Ella está contenta a medias. Los pezones siempre avisan antes de que algo
ocurra, el amanecer en Madrid o en Pezuela siempre es frío cuando estas solo
con una mano en el vientre y otra en un pezón hinchado. Toda la comida que
buscas está pegada al tenedor. Un cuaderno y un grito, no es mucho y lo es
todo. Hay poetas que escriben en una tarde lo que otros tardan una vida,
Beatriz sabe algo de todo esto y todo pasa rápido, tan rápido que los relojes
enloquecen atados a la muñeca, incluso cuando su padre, piloto comercial, rompe
el viento, el sonido, las nubes y llega a casa tan cansado y hermoso como
cualquier oficinista que no se ha movido de su teclado, cualquier motorista
veterano que cruce el desierto por carreteras secundarias con un osito de peluche
atado al manillar. No hay forma de solucionar ese cocido que forma la materia de los
sueños y de los poemas, ese ensortijado de raíces, ramas y tierra podrida que
nunca deja de crecer y de secarse, cumpliendo un ciclo, un ritual, una rutina,
para llegar cansado al frío del invierno, a casa, a los niños que esperan en
pijama, recién bañados. Las fotos en las que sale Beatriz, ya no son ella, ¿no
lo ves?, son tan borrosas, ya, las sonrisas.

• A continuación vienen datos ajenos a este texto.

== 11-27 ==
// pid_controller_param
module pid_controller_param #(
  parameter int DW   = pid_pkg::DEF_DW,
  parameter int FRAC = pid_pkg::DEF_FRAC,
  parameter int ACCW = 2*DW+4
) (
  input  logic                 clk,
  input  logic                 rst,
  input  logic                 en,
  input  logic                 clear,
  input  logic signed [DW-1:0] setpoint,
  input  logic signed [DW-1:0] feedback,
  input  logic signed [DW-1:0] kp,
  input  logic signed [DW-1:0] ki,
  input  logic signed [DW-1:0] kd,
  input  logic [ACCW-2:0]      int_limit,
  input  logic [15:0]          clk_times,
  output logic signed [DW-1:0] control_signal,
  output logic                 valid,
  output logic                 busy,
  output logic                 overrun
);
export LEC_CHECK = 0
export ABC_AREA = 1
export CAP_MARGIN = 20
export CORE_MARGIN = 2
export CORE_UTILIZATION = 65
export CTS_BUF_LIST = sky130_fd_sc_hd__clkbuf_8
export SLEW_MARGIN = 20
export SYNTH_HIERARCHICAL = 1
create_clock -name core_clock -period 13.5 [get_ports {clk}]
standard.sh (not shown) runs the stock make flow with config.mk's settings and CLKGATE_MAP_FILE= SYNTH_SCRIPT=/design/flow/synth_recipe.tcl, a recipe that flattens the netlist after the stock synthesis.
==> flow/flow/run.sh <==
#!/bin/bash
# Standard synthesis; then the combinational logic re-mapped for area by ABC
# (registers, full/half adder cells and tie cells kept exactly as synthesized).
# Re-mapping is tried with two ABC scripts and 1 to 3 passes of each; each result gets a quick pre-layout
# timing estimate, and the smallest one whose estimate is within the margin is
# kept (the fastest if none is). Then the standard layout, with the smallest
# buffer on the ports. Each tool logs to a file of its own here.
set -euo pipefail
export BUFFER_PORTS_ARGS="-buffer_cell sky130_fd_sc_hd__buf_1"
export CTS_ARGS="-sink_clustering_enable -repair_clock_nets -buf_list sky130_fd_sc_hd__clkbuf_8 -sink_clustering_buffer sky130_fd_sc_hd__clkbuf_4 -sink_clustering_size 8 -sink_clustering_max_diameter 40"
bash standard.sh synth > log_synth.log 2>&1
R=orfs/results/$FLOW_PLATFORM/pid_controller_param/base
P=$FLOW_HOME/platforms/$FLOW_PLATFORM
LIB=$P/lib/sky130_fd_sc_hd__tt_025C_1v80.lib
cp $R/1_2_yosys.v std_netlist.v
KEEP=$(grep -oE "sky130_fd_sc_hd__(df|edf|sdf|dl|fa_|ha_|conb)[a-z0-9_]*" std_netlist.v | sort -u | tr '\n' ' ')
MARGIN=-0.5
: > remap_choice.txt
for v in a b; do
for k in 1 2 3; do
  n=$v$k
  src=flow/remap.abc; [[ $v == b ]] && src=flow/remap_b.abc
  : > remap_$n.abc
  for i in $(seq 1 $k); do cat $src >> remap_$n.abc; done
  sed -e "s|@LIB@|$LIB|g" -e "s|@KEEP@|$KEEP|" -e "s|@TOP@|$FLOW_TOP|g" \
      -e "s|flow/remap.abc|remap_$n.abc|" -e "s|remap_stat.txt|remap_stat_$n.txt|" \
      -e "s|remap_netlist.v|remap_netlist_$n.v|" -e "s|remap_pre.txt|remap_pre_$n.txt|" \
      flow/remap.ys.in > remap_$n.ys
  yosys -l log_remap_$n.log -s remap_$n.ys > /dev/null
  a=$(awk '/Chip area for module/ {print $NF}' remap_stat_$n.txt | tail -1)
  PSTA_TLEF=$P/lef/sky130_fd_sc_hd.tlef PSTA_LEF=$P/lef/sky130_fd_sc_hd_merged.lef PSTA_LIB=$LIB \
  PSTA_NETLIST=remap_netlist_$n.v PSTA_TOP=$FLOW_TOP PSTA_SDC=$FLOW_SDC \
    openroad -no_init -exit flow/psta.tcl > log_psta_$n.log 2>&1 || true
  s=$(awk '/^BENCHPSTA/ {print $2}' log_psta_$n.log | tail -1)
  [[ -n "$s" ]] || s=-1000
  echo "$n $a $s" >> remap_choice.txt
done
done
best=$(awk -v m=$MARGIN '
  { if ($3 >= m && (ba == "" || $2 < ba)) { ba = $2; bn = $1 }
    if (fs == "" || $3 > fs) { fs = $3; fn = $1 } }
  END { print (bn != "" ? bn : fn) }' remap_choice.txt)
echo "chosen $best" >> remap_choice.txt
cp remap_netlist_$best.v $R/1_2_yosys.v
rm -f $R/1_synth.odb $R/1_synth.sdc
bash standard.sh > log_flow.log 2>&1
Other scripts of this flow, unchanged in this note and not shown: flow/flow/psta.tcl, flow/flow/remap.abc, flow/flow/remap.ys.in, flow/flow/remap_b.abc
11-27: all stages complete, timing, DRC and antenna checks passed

Recuerdo en Madrid, una tarde en
la que fui para hablar de Lorca, colocaron las sillas para un público que no
acudió, colgaron los libros para lectores bellos e inexistentes y a la hora
pactada llegó Mayayo recién duchada, nos sentamos en aquellas sillas, entre
aquel público culto e inexistente y esperamos la muerte que no llegaba. Nada
empezó ni comenzó en aquella librería, niños que pasaban de largo, gente que
miraba recelosa, nada terminó. Beatriz volvió a su barrio y yo desaparecí en
las escaleras del metro.
A veces la última persona del mundo puede darte tanta
belleza como quitarte una parte de esa muerte, igual que una partida de cartas
sobre un cartón en una acera de Tánger, igual que pescar en el malecón de La
Habana y comerte ese pescado entre las rocas antes de que enferme, bajo la
atenta mirada de los pobres, las putas jóvenes y dos turistas canadienses. Son
esas las dinastías de Mayayo, de Beatriz, las únicas capaces de dar flores a
diciembre, las que no terminan lo que empiezan, ni falta que les hace. No
buscamos nunca el final.
“Dedicarme a la pereza, a los pájaros.
A las sombras.”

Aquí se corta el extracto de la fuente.